An approach to estimate and map the risk of potential SARS-related coronaviruses spreading from bats to humans in Southeast Asia is presented in a paper in Nature Communications this week. The study could aid the design of surveillance and prevention programs in regions where these disease spillover events may be more likely to occur.
Bats are known to host coronaviruses that may be transmitted to people, including SARS-related coronaviruses. Some studies have suggested that transmission of these viruses to humans may be relatively common in certain regions.

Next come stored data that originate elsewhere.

$ cat src/rtl/nbt_pkg.sv
package nbt_pkg;

  localparam int NIB_W = 4;

  typedef enum logic [3:0] {
    ST_IDLE,
    ST_SEL,
    ST_ADDR,
    ST_SIZE,
    ST_TARH,
    ST_TART,
    ST_SYNC,
    ST_DATA,
    ST_TAIL
  } nbt_state_e;

  localparam logic [NIB_W-1:0] CODE_START = 4'b1101;
  localparam logic [NIB_W-1:0] CODE_READY = 4'b0000;
  localparam logic [NIB_W-1:0] CODE_ONE   = 4'b0000;
  localparam logic [NIB_W-1:0] CODE_IDLE  = 4'b1111;

  function automatic logic is_start(input logic [NIB_W-1:0] nib);
    return nib == CODE_START;
  endfunction

  function automatic logic size_ok(input logic [NIB_W-1:0] nib);
    return nib == CODE_ONE;
  endfunction

  function automatic logic drives_bus(input nbt_state_e st);
    return (st == ST_SYNC) || (st == ST_DATA) || (st == ST_TAIL);
  endfunction

endpackage

$ cat src/rtl/nbt_frame_fsm.sv
module nbt_frame_fsm
  import nbt_pkg::*;
#(
  parameter int ADDR_NIBS = 7,
  parameter int DATA_NIBS = 2,
  parameter int CNT_W     = 3
) (
  input  logic             clk,
  input  logic             rst_n,
  input  logic             frame_n,
  input  logic [NIB_W-1:0] nib,
  input  logic [NIB_W-1:0] dev_id,
  output nbt_state_e       state,
  output logic [CNT_W-1:0] cnt,
  output logic             ev_start,
  output logic             ev_sel_hit,
  output logic             ev_sel_miss,
  output logic             ev_size_bad,
  output logic             ev_shift,
  output logic             ev_cap
);

  nbt_state_e       state_n;
  logic [CNT_W-1:0] cnt_n;

  assign ev_start    = !frame_n && is_start(nib);
  assign ev_sel_hit  = frame_n && (state == ST_SEL) && (nib == dev_id);
  assign ev_sel_miss = frame_n && (state == ST_SEL) && (nib != dev_id);
  assign ev_size_bad = frame_n && (state == ST_SIZE) && !size_ok(nib);
  assign ev_shift    = frame_n && (state == ST_ADDR);
  assign ev_cap      = frame_n && (state == ST_TARH);

  always_comb begin
    state_n = state;
    cnt_n   = cnt;
    if (!frame_n) begin
      state_n = ev_start ? ST_SEL : ST_IDLE;
      cnt_n   = '0;
    end else begin
      unique case (state)
        ST_IDLE: state_n = ST_IDLE;
        ST_SEL: begin
          state_n = ev_sel_hit ? ST_ADDR : ST_IDLE;
          cnt_n   = '0;
        end
        ST_ADDR: begin
          if (cnt == CNT_W'(ADDR_NIBS - 1)) begin
            state_n = ST_SIZE;
            cnt_n   = '0;
          end else begin
            cnt_n = cnt + 1'b1;
          end
        end
        ST_SIZE: state_n = ev_size_bad ? ST_IDLE : ST_TARH;
        ST_TARH: state_n = ST_TART;
        ST_TART: state_n = ST_SYNC;
        ST_SYNC: begin
          state_n = ST_DATA;
          cnt_n   = '0;
        end
        ST_DATA: begin
          if (cnt == CNT_W'(DATA_NIBS - 1)) begin
            state_n = ST_TAIL;
            cnt_n   = '0;
          end else begin
            cnt_n = cnt + 1'b1;
          end
        end
        ST_TAIL: state_n = ST_IDLE;
        default: state_n = ST_IDLE;
      endcase
    end
  end

  always_ff @(posedge clk or negedge rst_n) begin
    if (!rst_n) begin
      state <= ST_IDLE;
      cnt   <= '0;
    end else begin
      state <= state_n;
      cnt   <= cnt_n;
    end
  end

endmodule

$ cat src/rtl/nbt_addr_shift.sv
module nbt_addr_shift
  import nbt_pkg::*;
#(
  parameter int ADDR_W = 28
) (
  input  logic              clk,
  input  logic              rst_n,
  input  logic              shift_en,
  input  logic [NIB_W-1:0]  nib,
  output logic [ADDR_W-1:0] addr
);

  always_ff @(posedge clk or negedge rst_n) begin
    if (!rst_n) begin
      addr <= '0;
    end else if (shift_en) begin
      addr <= {addr[ADDR_W-NIB_W-1:0], nib};
    end
  end

endmodule

$ cat src/rtl/nbt_resp_drive.sv
module nbt_resp_drive
  import nbt_pkg::*;
#(
  parameter int DATA_W = 8,
  parameter int CNT_W  = 3
) (
  input  logic              clk,
  input  logic              rst_n,
  input  logic              cap_en,
  input  logic [DATA_W-1:0] rd_data,
  input  nbt_state_e        state,
  input  logic [CNT_W-1:0]  cnt,
  output logic [NIB_W-1:0]  bus_out,
  output logic              bus_oe
);

  localparam int DATA_NIBS = DATA_W / NIB_W;
  localparam int DI_W      = (DATA_NIBS > 1) ? $clog2(DATA_NIBS) : 1;

  logic [DATA_W-1:0] data_q;
  logic [NIB_W-1:0]  nibs [DATA_NIBS];
  logic [DI_W-1:0]   nib_idx;

  always_ff @(posedge clk or negedge rst_n) begin
    if (!rst_n) begin
      data_q <= '0;
    end else if (cap_en) begin
      data_q <= rd_data;
    end
  end

  for (genvar g = 0; g < DATA_NIBS; g++) begin : g_nib
    assign nibs[g] = data_q[g*NIB_W +: NIB_W];
  end

  assign nib_idx = cnt[DI_W-1:0];

  always_comb begin
    unique case (state)
      ST_SYNC: bus_out = CODE_READY;
      ST_DATA: bus_out = nibs[nib_idx];
      default: bus_out = CODE_IDLE;
    endcase
  end

  assign bus_oe = drives_bus(state);

endmodule

$ cat src/rtl/nbt_read_target.sv
module nbt_read_target
  import nbt_pkg::*;
#(
  parameter int ADDR_W = 28,
  parameter int DATA_W = 8
) (
  input  logic              clk,
  input  logic              rst_n,
  input  logic              frame_n,
  input  logic [3:0]        bus_in,
  input  logic [3:0]        dev_id,
  output logic [3:0]        bus_out,
  output logic              bus_oe,
  output logic              mem_req,
  output logic [ADDR_W-1:0] mem_addr,
  input  logic [DATA_W-1:0] mem_data
);

  localparam int ADDR_NIBS = ADDR_W / NIB_W;
  localparam int DATA_NIBS = DATA_W / NIB_W;
  localparam int MAX_NIBS  = (ADDR_NIBS > DATA_NIBS) ? ADDR_NIBS : DATA_NIBS;
  localparam int CNT_W     = (MAX_NIBS > 1) ? $clog2(MAX_NIBS) : 1;

  nbt_state_e       state;
  logic [CNT_W-1:0] cnt;
  logic             ev_start;
  logic             ev_sel_hit;
  logic             ev_sel_miss;
  logic             ev_size_bad;
  logic             ev_shift;
  logic             ev_cap;

  nbt_frame_fsm #(
    .ADDR_NIBS(ADDR_NIBS),
    .DATA_NIBS(DATA_NIBS),
    .CNT_W    (CNT_W)
  ) u_fsm (
    .clk        (clk),
    .rst_n      (rst_n),
    .frame_n    (frame_n),
    .nib        (bus_in),
    .dev_id     (dev_id),
    .state      (state),
    .cnt        (cnt),
    .ev_start   (ev_start),
    .ev_sel_hit (ev_sel_hit),
    .ev_sel_miss(ev_sel_miss),
    .ev_size_bad(ev_size_bad),
    .ev_shift   (ev_shift),
    .ev_cap     (ev_cap)
  );

  nbt_addr_shift #(
    .ADDR_W(ADDR_W)
  ) u_addr (
    .clk     (clk),
    .rst_n   (rst_n),
    .shift_en(ev_shift),
    .nib     (bus_in),
    .addr    (mem_addr)
  );

  nbt_resp_drive #(
    .DATA_W(DATA_W),
    .CNT_W (CNT_W)
  ) u_drive (
    .clk    (clk),
    .rst_n  (rst_n),
    .cap_en (ev_cap),
    .rd_data(mem_data),
    .state  (state),
    .cnt    (cnt),
    .bus_out(bus_out),
    .bus_oe (bus_oe)
  );

  assign mem_req = (state == ST_SIZE);

endmodule

$ cat config.mk
export PLATFORM = sky130hd
export DESIGN_NAME = nbt_read_target
export DESIGN_NICKNAME = d
export VERILOG_FILES = /design/src/rtl/nbt_pkg.sv /design/src/rtl/nbt_frame_fsm.sv /design/src/rtl/nbt_addr_shift.sv /design/src/rtl/nbt_resp_drive.sv /design/src/rtl/nbt_read_target.sv
export SDC_FILE = /design/constraint.sdc
export NUM_CORES = 1
export LEC_CHECK = 0
export BUFFER_PORTS_ARGS = -buffer_cell sky130_fd_sc_hd__buf_2
export CAP_MARGIN = 15
export CORE_UTILIZATION = 55
export DETAILED_ROUTE_END_ITERATION = 6
export PLACE_DENSITY = 0.86
export SETUP_SLACK_MARGIN = 0.15
export SYNTH_ARGS = -nofsm -noshare
export SYNTH_HDL_FRONTEND = slang
export SYNTH_SLANG_ARGS = --single-unit
export TNS_END_PERCENT = 10
$ cat constraint.sdc
create_clock -name clk -period 3.1 [get_ports clk]
set_input_delay 0.62 -clock clk [delete_from_list [all_inputs] [get_ports clk]]
set_output_delay 0.62 -clock clk [all_outputs]
set_load 0.02 [all_outputs]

Cecilia Sánchez, Peter Daszak and colleagues devised a strategy to assess the distribution and frequency of bat SARS-related coronavirus spillover risk in Southeast Asia. The authors built distribution models for 26 bat species known to host SARS-related coronaviruses in the region, which allowed them to map where human populations overlap with these bats. The researchers then used epidemiological data and probabilistic risk assessments to estimate the number of people infected with SARS-related coronaviruses of bat origin in Southeast Asia every year. They estimated a median number of around 66,000 annual cases, many of which may be undetected due to limited surveillance, or because they might resemble other illnesses. However, the authors caution that more data are needed to validate these estimates.
Sánchez, Daszak and co-authors propose that their spillover risk assessment strategy could be used as a tool for improving preparedness for emerging diseases of bat origin.